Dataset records
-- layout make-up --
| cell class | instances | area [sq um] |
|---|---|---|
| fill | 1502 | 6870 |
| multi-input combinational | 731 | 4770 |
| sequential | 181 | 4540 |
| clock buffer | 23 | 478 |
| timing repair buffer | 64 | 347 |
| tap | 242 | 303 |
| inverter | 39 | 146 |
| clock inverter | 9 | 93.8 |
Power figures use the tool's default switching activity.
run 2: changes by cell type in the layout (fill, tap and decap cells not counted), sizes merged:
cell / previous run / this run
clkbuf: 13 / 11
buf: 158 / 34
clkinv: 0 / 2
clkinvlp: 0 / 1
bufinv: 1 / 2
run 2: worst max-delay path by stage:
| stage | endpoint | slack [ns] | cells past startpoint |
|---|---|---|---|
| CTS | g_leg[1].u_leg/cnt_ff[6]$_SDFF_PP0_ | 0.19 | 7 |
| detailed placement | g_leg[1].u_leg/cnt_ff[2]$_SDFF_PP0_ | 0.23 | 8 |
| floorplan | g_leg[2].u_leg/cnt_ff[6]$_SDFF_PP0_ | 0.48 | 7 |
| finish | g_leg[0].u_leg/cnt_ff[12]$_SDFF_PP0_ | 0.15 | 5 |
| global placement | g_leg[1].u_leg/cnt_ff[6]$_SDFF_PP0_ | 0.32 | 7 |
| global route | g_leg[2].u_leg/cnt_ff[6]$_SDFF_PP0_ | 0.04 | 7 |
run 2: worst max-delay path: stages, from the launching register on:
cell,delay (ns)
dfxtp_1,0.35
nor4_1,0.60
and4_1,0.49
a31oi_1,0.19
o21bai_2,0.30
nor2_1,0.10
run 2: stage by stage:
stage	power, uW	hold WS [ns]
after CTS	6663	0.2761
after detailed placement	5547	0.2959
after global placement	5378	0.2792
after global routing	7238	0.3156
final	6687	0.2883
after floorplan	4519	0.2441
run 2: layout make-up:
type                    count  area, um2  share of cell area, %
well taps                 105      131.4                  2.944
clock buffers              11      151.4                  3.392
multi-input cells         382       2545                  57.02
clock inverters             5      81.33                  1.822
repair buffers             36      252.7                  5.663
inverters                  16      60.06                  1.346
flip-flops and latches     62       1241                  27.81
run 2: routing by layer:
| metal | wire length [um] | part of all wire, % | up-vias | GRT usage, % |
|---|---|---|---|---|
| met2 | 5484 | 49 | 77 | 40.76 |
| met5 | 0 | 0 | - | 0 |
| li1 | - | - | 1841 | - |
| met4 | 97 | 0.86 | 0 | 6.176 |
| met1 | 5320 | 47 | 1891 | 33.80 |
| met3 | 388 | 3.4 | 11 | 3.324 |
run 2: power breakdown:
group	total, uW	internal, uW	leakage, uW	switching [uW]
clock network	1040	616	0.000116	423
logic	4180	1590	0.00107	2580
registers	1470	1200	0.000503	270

Task statement ▸
Across the records above, return every line that contains the word "global".

Response area ▸
| global placement | g_leg[1].u_leg/cnt_ff[6]$_SDFF_PP0_ | 0.32 | 7 |
| global route | g_leg[2].u_leg/cnt_ff[6]$_SDFF_PP0_ | 0.04 | 7 |
after global placement	5378	0.2792
after global routing	7238	0.3156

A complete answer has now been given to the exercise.